The Company will give each Holder of the Notes written notice of each optional
prepayment not less than 30 days and not more than 60 days prior to the date
fixed for such prepayment. In the case of each partial prepayment of the Notes,
the principal amount of the Notes to be prepaid shall be allocated among all of
the Notes at the time outstanding in proportion, as nearly as practicable, to
the respective unpaid principal amounts thereof not theretofore called for
prepayment.

                  From and after any prepayment date, unless the Company shall
fail to pay the principal amount to be prepaid when due and payable, together
with the interest and the Make-Whole Amount, if any, as aforesaid, interest on
such principal amount shall cease to accrue.

                                      -2-

<PAGE>   41


                  The Company will, within five Business Days after any
Responsible Company Officer has actual knowledge of any Change in Control or
Control Event, give written notice thereof to each Holder of the Notes, all as
more fully specified in the First Supplemental Indenture. Such written notice
shall contain an offer to prepay all, but not less than all, of the Notes held
by each Holder of the Notes at 100% of the principal amount thereof, together
with interest accrued thereon to the date of such prepayment, but without any
Make-Whole Amount or other premium, on the date specified in such written
notice, which shall be given not less than 30 days prior to the consummation of
a Change in Control. A Holder of the Notes may accept such an offer to prepay by
delivering a notice of acceptance to the Company not later than 15 days after
the receipt by such Holder of such an offer. A failure by a Holder of the Notes
so to respond to such an offer shall be deemed to constitute a rejection
thereof. The obligation of the Company to prepay Notes pursuant to an offer
described in this paragraph is subject to the occurrence of the Change in
Control in respect of which such offer shall have been made. In the event that
such Change in Control shall not have occurred on the proposed prepayment date
in respect thereof, any prepayment shall be deferred until, and shall be made
on, the date on which such Change in Control shall occur. The Company shall keep
each Holder of the Notes reasonably informed as to (i) any such deferral and the
date on which such Change in Control and prepayment are expected to occur and
(ii) any determination by the Company that efforts to effect such Change in
Control have ceased or been abandoned, in which case the related offer to prepay
and any acceptances thereof shall be deemed to be rescinded.

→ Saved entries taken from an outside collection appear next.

`src/vmip_pkg.sv`:
```
// ----------------------------------------------------------------------------
// vmip_pkg: shared types and constants of the vector memory issue pipeline
// Item formats, event codes, register indexes and reset values.
// ----------------------------------------------------------------------------
package vmip_pkg;

  localparam int READ_QUEUE_DEPTH_DEF = 16;
  localparam int MAX_ISSUE_WIDTH_DEF  = 4;
  localparam int MAX_INFLIGHT_DEF     = 64;
  localparam int MAX_RESULTS          = 64;
  localparam int MAX_LANES            = 64;

  localparam logic [6:0] INFLIGHT_LIMIT_RST   = 7'd32;
  localparam logic [2:0] ISSUE_WIDTH_RST      = 3'd1;
  localparam logic [3:0] REGISTER_LATENCY_RST = 4'd1;

  localparam logic [1:0] REG_INFLIGHT_LIMIT   = 2'd0;
  localparam logic [1:0] REG_ISSUE_WIDTH      = 2'd1;
  localparam logic [1:0] REG_REGISTER_LATENCY = 2'd2;

  typedef enum logic [1:0] {
    KIND_ENQ  = 2'd0,
    KIND_CMP  = 2'd1,
    KIND_TICK = 2'd2
  } kind_t;

  typedef enum logic [2:0] {
    EV_RETIRED  = 3'd0,
    EV_ISSUED   = 3'd1,
    EV_TO_EXEC  = 3'd2,
    EV_ENQUEUED = 3'd3,
    EV_FULL     = 3'd4,
    EV_UNKNOWN  = 3'd5
  } event_t;

  typedef struct packed {
    logic [1:0] kind;
    logic [7:0] tag;
    logic       is_write;
    logic [6:0] lane_count;
    logic [3:0] decode_wait;
  } in_item_t;

  typedef struct packed {
    logic [2:0] event_res;
    logic [7:0] tag_res;
    logic       is_write_res;
    logic [6:0] lane_count_res;
    logic       last;
  } out_item_t;

  // Instruction as held in the queues and the table (lanes = remaining accesses).
  typedef struct packed {
    logic [7:0] tag;
    logic       wr;
    logic [6:0] lanes;
  } ent_t;

  typedef struct packed {
    kind_t      kind;
    ent_t       ent;
    logic [3:0] wait_cnt;
  } cmd_t;

  typedef enum logic [3:0] {
    S_IDLE,
    S_ENQ,
    S_CMP_RD,
    S_CMP_CHK,
    S_DEC,
    S_WB_RD,
    S_WB_CHK,
    S_EX,
    S_RD_REQ,
    S_RD_DO,
    S_FIN
  } state_t;

endpackage

```
`src/vmip_front.sv`:
```
// ----------------------------------------------------------------------------
// vmip_front: input decode and command queue
// Classifies incoming items, saturates the lane count and buffers commands
// for the back end in a two-entry queue.
// ----------------------------------------------------------------------------
module vmip_front import vmip_pkg::*; (
  input  logic     clk,
  input  logic     rst,
  input  logic     in_valid,
  output logic     in_ready,
  input  in_item_t in_data,
  output logic     cmd_valid,
  output cmd_t     cmd,
  input  logic     cmd_pop
);

  cmd_t       slot [2];
  logic [1:0] count;
  logic       rd_ptr;
  logic       wr_ptr;
  logic       known;
  logic       push;
  cmd_t       dec;

  assign in_ready = (count != 2'd2);

  always_comb begin
    known = 1'b1;
    dec.kind = KIND_ENQ;
    unique case (in_data.kind)
      KIND_ENQ:  dec.kind = KIND_ENQ;
      KIND_CMP:  dec.kind = KIND_CMP;
      KIND_TICK: dec.kind = KIND_TICK;
      default:   known = 1'b0;
    endcase
    dec.ent.tag   = in_data.tag;
    dec.ent.wr    = in_data.is_write;
    dec.ent.lanes = (32'(in_data.lane_count) > MAX_LANES) ? 7'(MAX_LANES)
                                                          : in_data.lane_count;
    dec.wait_cnt  = in_data.decode_wait;
  end

  // Unknown kinds are taken and dropped without a result.
  assign push      = in_valid && in_ready && known;
  assign cmd_valid = (count != 2'd0);
  assign cmd       = slot[rd_ptr];

  always_ff @(posedge clk) begin
    if (push) begin
      slot[wr_ptr] <= dec;
    end
  end

  always_ff @(posedge clk) begin
    if (rst) begin
      count  <= 2'd0;
      rd_ptr <= 1'b0;
      wr_ptr <= 1'b0;
    end else begin
      if (push) wr_ptr <= ~wr_ptr;
      if (cmd_pop && cmd_valid) rd_ptr <= ~rd_ptr;
      count <= count + 2'(push) - 2'(cmd_pop && cmd_valid);
    end
  end

endmodule

```
`src/vmip_back.sv`:
```
// ----------------------------------------------------------------------------
// vmip_back: pipeline state and sequencer
// Holds the read queue, execute queue and outstanding table, runs the
// enqueue, completion and tick operations step by step and emits results.
// ----------------------------------------------------------------------------
module vmip_back import vmip_pkg::*; #(
  parameter int READ_QUEUE_DEPTH = READ_QUEUE_DEPTH_DEF,
  parameter int MAX_ISSUE_WIDTH  = MAX_ISSUE_WIDTH_DEF,
  parameter int MAX_INFLIGHT     = MAX_INFLIGHT_DEF
) (
  input  logic      clk,
  input  logic      rst,
  input  logic      cmd_valid,
  input  cmd_t      cmd,
  output logic      cmd_pop,
  input  logic      cfg_wr_en,
  input  logic [1:0] cfg_index,
  input  logic [6:0] cfg_data,
  output logic      out_valid,
  input  logic      out_ready,
  output out_item_t out_data
);

  localparam int RQ_AW = $clog2(READ_QUEUE_DEPTH);
  localparam int RQ_CW = $clog2(READ_QUEUE_DEPTH + 1);
  localparam int EQ_AW = (MAX_ISSUE_WIDTH > 1) ? $clog2(MAX_ISSUE_WIDTH) : 1;
  localparam int IW_CW = $clog2(MAX_ISSUE_WIDTH + 1);
  localparam int OT_AW = (MAX_INFLIGHT > 1) ? $clog2(MAX_INFLIGHT) : 1;
  localparam int OT_CW = $clog2(MAX_INFLIGHT + 1);
  localparam int RC_W  = $clog2(MAX_RESULTS + 1);
  localparam int RET_CAP = MAX_RESULTS - 2 * MAX_ISSUE_WIDTH;

  typedef struct packed {
    ent_t       ent;
    logic [3:0] wait_cnt;
  } eq_ent_t;

  // configuration
  logic [6:0] inflight_limit;
  logic [2:0] issue_width;
  logic [3:0] register_latency;

  // sequencer
  state_t st, st_next;
  cmd_t   cur;
  logic [OT_CW-1:0] idx;
  logic [OT_CW-1:0] wk;
  logic [RC_W-1:0]  retired;
  logic [IW_CW-1:0] issued;

  // read queue: payload in memory, waits in per-slot counters
  ent_t             rq_mem [READ_QUEUE_DEPTH];
  ent_t             rq_rdata;
  logic [3:0]       rq_wait [READ_QUEUE_DEPTH];
  logic [READ_QUEUE_DEPTH-1:0] rq_zero;
  logic [RQ_AW-1:0] rq_head;
  logic [RQ_AW-1:0] rq_tail;
  logic [RQ_CW-1:0] rq_count;
  logic             rq_full;

  // execute queue: shift register, head at entry 0
  eq_ent_t          eq [MAX_ISSUE_WIDTH];
  logic [IW_CW-1:0] eq_count;

  // outstanding table
  ent_t             ot_mem [MAX_INFLIGHT];
  ent_t             ot_rdata;
  logic [OT_CW-1:0] ot_count;

  // result staging: held result waits until it is known whether it is last
  logic      hv;
  out_item_t hd;
  out_item_t hd_out;

  // strobes
  logic       emit;
  out_item_t  emit_item;
  logic       fin_push;
  logic       ot_we;
  logic [OT_AW-1:0] ot_waddr;
  ent_t       ot_wdata;
  logic       rq_we;

  logic [IW_CW-1:0] eff_width;
  logic [OT_CW-1:0] eff_limit;
  logic out_free, can_emit;
  logic scan_done, cmp_hit, wb_retire, ex_go, rd_go;

  always_comb begin
    if (issue_width == 3'd0)                     eff_width = IW_CW'(1);
    else if (32'(issue_width) >= MAX_ISSUE_WIDTH) eff_width = IW_CW'(MAX_ISSUE_WIDTH);
    else                                         eff_width = IW_CW'(issue_width);
    if (inflight_limit == 7'd0)                  eff_limit = OT_CW'(1);
    else if (32'(inflight_limit) >= MAX_INFLIGHT) eff_limit = OT_CW'(MAX_INFLIGHT);
    else                                         eff_limit = OT_CW'(inflight_limit);
  end

  for (genvar j = 0; j < READ_QUEUE_DEPTH; j++) begin : g_zero
    assign rq_zero[j] = (rq_wait[j] == 4'd0);
  end

  assign rq_full   = (rq_count == RQ_CW'(READ_QUEUE_DEPTH));
  assign out_free  = !out_valid || out_ready;
  assign can_emit  = !hv || out_free;
  assign scan_done = (idx >= ot_count);
  assign cmp_hit   = (ot_rdata.tag == cur.ent.tag) && (ot_rdata.lanes != 7'd0);
  assign wb_retire = (ot_rdata.lanes == 7'd0) && (32'(retired) < RET_CAP);
  assign ex_go     = (eq_count != '0) && (eq[0].wait_cnt == 4'd0) &&
                     (issued < eff_width) && (ot_count < eff_limit);
  assign rd_go     = (rq_count != '0) && rq_zero[rq_head] &&
                     (issued < eff_width) && (eq_count < eff_width);

  // next state
  always_comb begin
    st_next = st;
    unique case (st)
      S_IDLE: begin
        if (cmd_valid) begin
          unique case (cmd.kind)
            KIND_ENQ:  st_next = S_ENQ;
            KIND_CMP:  st_next = S_CMP_RD;
            KIND_TICK: st_next = S_DEC;
            default:   st_next = S_IDLE;
          endcase
        end
      end
      S_ENQ:     if (can_emit) st_next = S_FIN;
      S_CMP_RD: begin
        if (!scan_done)    st_next = S_CMP_CHK;
        else if (can_emit) st_next = S_FIN;
      end
      S_CMP_CHK: st_next = cmp_hit ? S_FIN : S_CMP_RD;
      S_DEC:     st_next = S_WB_RD;
      S_WB_RD:   st_next = scan_done ? S_EX : S_WB_CHK;
      S_WB_CHK:  if (!wb_retire || can_emit) st_next = S_WB_RD;
      S_EX:      if (!ex_go) st_next = S_RD_REQ;
      S_RD_REQ:  st_next = rd_go ? S_RD_DO : S_FIN;
      S_RD_DO:   if (can_emit) st_next = S_RD_REQ;
      S_FIN:     if (!hv || out_free) st_next = S_IDLE;
      default:   st_next = S_IDLE;
    endcase
  end

  // strobes
  always_comb begin
    cmd_pop   = 1'b0;
    emit      = 1'b0;
    emit_item = '0;
    fin_push  = 1'b0;
    ot_we     = 1'b0;
    ot_waddr  = idx[OT_AW-1:0];
    ot_wdata  = ot_rdata;
    rq_we     = 1'b0;
    unique case (st)
      S_IDLE: cmd_pop = cmd_valid;
      S_ENQ: begin
        emit                   = can_emit;
        rq_we                  = can_emit && !rq_full;
        emit_item.event_res    = rq_full ? EV_FULL : EV_ENQUEUED;
        emit_item.tag_res      = cur.ent.tag;
        emit_item.is_write_res = cur.ent.wr;
      end
      S_CMP_RD: begin
        emit                = scan_done && can_emit;
        emit_item.event_res = EV_UNKNOWN;
        emit_item.tag_res   = cur.ent.tag;
      end
      S_CMP_CHK: begin
        ot_we          = cmp_hit;
        ot_wdata.lanes = ot_rdata.lanes - 7'd1;
      end
      S_WB_CHK: begin
        emit                   = wb_retire && can_emit;
        emit_item.event_res    = EV_RETIRED;
        emit_item.tag_res      = ot_rdata.tag;
        emit_item.is_write_res = ot_rdata.wr;
        // Kept entries are packed down toward the front of the table.
        ot_we                  = !wb_retire;
        ot_waddr               = wk[OT_AW-1:0];
      end
      S_EX: begin
        emit                     = ex_go && can_emit;
        emit_item.event_res      = EV_ISSUED;
        emit_item.tag_res        = eq[0].ent.tag;
        emit_item.is_write_res   = eq[0].ent.wr;
        emit_item.lane_count_res = eq[0].ent.lanes;
        ot_we                    = ex_go && can_emit;
        ot_waddr                 = ot_count[OT_AW-1:0];
        ot_wdata                 = eq[0].ent;
      end
      S_RD_DO: begin
        emit                   = can_emit;
        emit_item.event_res    = EV_TO_EXEC;
        emit_item.tag_res      = rq_rdata.tag;
        emit_item.is_write_res = rq_rdata.wr;
      end
      S_FIN: fin_push = hv && out_free;
      default: ;
    endcase
  end

  // The held result leaves with its last flag set only when the item ends.
  always_comb begin
    hd_out      = hd;
    hd_out.last = fin_push;
  end

  // memories
  always_ff @(posedge clk) begin
    if (rq_we) rq_mem[rq_tail] <= cur.ent;
    rq_rdata <= rq_mem[rq_head];
  end

  always_ff @(posedge clk) begin
    if (ot_we) ot_mem[ot_waddr] <= ot_wdata;
    ot_rdata <= ot_mem[idx[OT_AW-1:0]];
  end

  // configuration
  always_ff @(posedge clk) begin
    if (rst) begin
      inflight_limit   <= INFLIGHT_LIMIT_RST;
      issue_width      <= ISSUE_WIDTH_RST;
      register_latency <= REGISTER_LATENCY_RST;
    end else if (cfg_wr_en) begin
      unique case (cfg_index)
        REG_INFLIGHT_LIMIT:   inflight_limit   <= cfg_data;
        REG_ISSUE_WIDTH:      issue_width      <= cfg_data[2:0];
        REG_REGISTER_LATENCY: register_latency <= cfg_data[3:0];
        default: ;
      endcase
    end
  end

  // result staging and output register
  always_ff @(posedge clk) begin
    if (rst) begin
      out_valid <= 1'b0;
      hv        <= 1'b0;
    end else begin
      if ((emit && hv) || fin_push) begin
        out_valid <= 1'b1;
        out_data  <= hd_out;
      end else if (out_ready) begin
        out_valid <= 1'b0;
      end
      if (emit) begin
        hv <= 1'b1;
        hd <= emit_item;
      end else if (fin_push) begin
        hv <= 1'b0;
      end
    end
  end

  // sequencer state and queue control
  always_ff @(posedge clk) begin
    if (rst) begin
      st       <= S_IDLE;
      rq_head  <= '0;
      rq_tail  <= '0;
      rq_count <= '0;
      eq_count <= '0;
      ot_count <= '0;
    end else begin
      st <= st_next;
      unique case (st)
        S_IDLE: begin
          if (cmd_valid) cur <= cmd;
          idx <= '0;
        end
        S_ENQ: begin
          if (rq_we) begin
            rq_wait[rq_tail] <= cur.wait_cnt;
            rq_tail  <= (32'(rq_tail) == READ_QUEUE_DEPTH - 1) ? '0 : rq_tail + 1'b1;
            rq_count <= rq_count + 1'b1;
          end
        end
        S_CMP_CHK: if (!cmp_hit) idx <= idx + 1'b1;
        S_DEC: begin
          for (int j = 0; j < READ_QUEUE_DEPTH; j++) begin
            if (rq_wait[j] != 4'd0) rq_wait[j] <= rq_wait[j] - 4'd1;
          end
          for (int j = 0; j < MAX_ISSUE_WIDTH; j++) begin
            if (eq[j].wait_cnt != 4'd0) eq[j].wait_cnt <= eq[j].wait_cnt - 4'd1;
          end
          idx     <= '0;
          wk      <= '0;
          retired <= '0;
        end
        S_WB_RD: begin
          if (scan_done) begin
            ot_count <= wk;
            issued   <= '0;
          end
        end
        S_WB_CHK: begin
          if (wb_retire) begin
            if (can_emit) begin
              retired <= retired + 1'b1;
              idx     <= idx + 1'b1;
            end
          end else begin
            wk  <= wk + 1'b1;
            idx <= idx + 1'b1;
          end
        end
        S_EX: begin
          if (!ex_go) begin
            issued <= '0;
          end else if (can_emit) begin
            ot_count <= ot_count + 1'b1;
            for (int j = 0; j < MAX_ISSUE_WIDTH - 1; j++) begin
              eq[j] <= eq[j + 1];
            end
            eq_count <= eq_count - 1'b1;
            issued   <= issued + 1'b1;
          end
        end
        S_RD_DO: begin
          if (can_emit) begin
            eq[eq_count[EQ_AW-1:0]].ent      <= rq_rdata;
            eq[eq_count[EQ_AW-1:0]].wait_cnt <= register_latency;
            eq_count <= eq_count + 1'b1;
            rq_head  <= (32'(rq_head) == READ_QUEUE_DEPTH - 1) ? '0 : rq_head + 1'b1;
            rq_count <= rq_count - 1'b1;
            issued   <= issued + 1'b1;
          end
        end
        default: ;
      endcase
    end
  end

endmodule

```
`src/vector_memory_issue_pipeline_core.sv`:
```
// ----------------------------------------------------------------------------
// vector_memory_issue_pipeline_core: vector memory instruction issue pipeline
// Read queue, execute queue and outstanding-access table driven by enqueue,
// completion and tick items.
// ----------------------------------------------------------------------------
//   Channel   Signals                          Direction
//   in        in_valid, in_ready, in_data      item in (valid/ready)
//   out       out_valid, out_ready, out_data   result out (valid/ready)
//   cfg       cfg_wr_en, cfg_index, cfg_data   register write
//
// An enqueue writes the read queue unless it is full; a completion
// searches the table entry by entry. A tick updates the waits, scans the
// table to retire and pack entries, issues from the execute queue, then
// moves read-queue entries to the execute queue. Items pass a two-entry
// command queue, so until it is full the input keeps taking items while
// the back end works or the output stalls. Reset is synchronous and
// empties all queues and the table; no clearing pass is needed.
// ----------------------------------------------------------------------------
module vector_memory_issue_pipeline_core import vmip_pkg::*; #(
  parameter int READ_QUEUE_DEPTH = READ_QUEUE_DEPTH_DEF,
  parameter int MAX_ISSUE_WIDTH  = MAX_ISSUE_WIDTH_DEF,
  parameter int MAX_INFLIGHT     = MAX_INFLIGHT_DEF
) (
  input  logic       clk,
  input  logic       rst,
  input  logic       in_valid,
  output logic       in_ready,
  input  in_item_t   in_data,
  output logic       out_valid,
  input  logic       out_ready,
  output out_item_t  out_data,
  input  logic       cfg_wr_en,
  input  logic [1:0] cfg_index,
  input  logic [6:0] cfg_data
);

  logic cmd_valid;
  cmd_t cmd;
  logic cmd_pop;

  vmip_front u_front (
    .clk       (clk),
    .rst       (rst),
    .in_valid  (in_valid),
    .in_ready  (in_ready),
    .in_data   (in_data),
    .cmd_valid (cmd_valid),
    .cmd       (cmd),
    .cmd_pop   (cmd_pop)
  );

  vmip_back #(
    .READ_QUEUE_DEPTH (READ_QUEUE_DEPTH),
    .MAX_ISSUE_WIDTH  (MAX_ISSUE_WIDTH),
    .MAX_INFLIGHT     (MAX_INFLIGHT)
  ) u_back (
    .clk       (clk),
    .rst       (rst),
    .cmd_valid (cmd_valid),
    .cmd       (cmd),
    .cmd_pop   (cmd_pop),
    .cfg_wr_en (cfg_wr_en),
    .cfg_index (cfg_index),
    .cfg_data  (cfg_data),
    .out_valid (out_valid),
    .out_ready (out_ready),
    .out_data  (out_data)
  );

endmodule
```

                  If an Event of Default with respect to the Notes shall have
occurred and be continuing, the principal of the Notes may be declared due and
payable in the manner and with the effect provided in the First Supplemental
Indenture and the Indenture.

                  No reference herein to the First Supplemental Indenture or the
Indenture and no provision of this Note, the First Supplemental Indenture or the
Indenture shall alter or impair the right of each Holder of the Notes, which is
absolute and unconditional, to receive payment of the principal of, and the
Make-Whole Amount, if any, and the interest on, this Note at the times, rate and
place herein prescribed and to institute suit for the enforcement of any such
payment.

                  To the extent permitted by the Indenture, modifications or
alterations of the Indenture or of any indenture supplemental thereto and of the
rights and obligations of the Company and of the rights of the Holders of the
Securities of any Series may, with the written consent of the Holders of a
majority in principal amount of the outstanding Securities of each Series to be
affected by such modification or alteration, be made at any time by the Company
and the Trustee. Certain rights and obligations of the Company and rights of the
Holders of the Securities of any Series may be modified or altered only with the
consent of each Holder affected. The Indenture also contains provisions
permitting the Holders of a majority in principal amount of the outstanding
Securities of each Series, on behalf of the Holders of all Securities of such
Series, to waive compliance by the Company with any of the provisions of the
Indenture, including the First Supplemental Indenture, and any past Defaults
thereunder and its consequences, except a Default in the payment of the
principal of, or the premium (including

                                      -3-

<PAGE>   42

Make-Whole Amount) or the interest, if any, on, any Securities of such Series
or, if applicable, in respect of any covenant or provision which cannot be
modified or altered without the consent of each affected Holder of the
Securities of such Series then outstanding.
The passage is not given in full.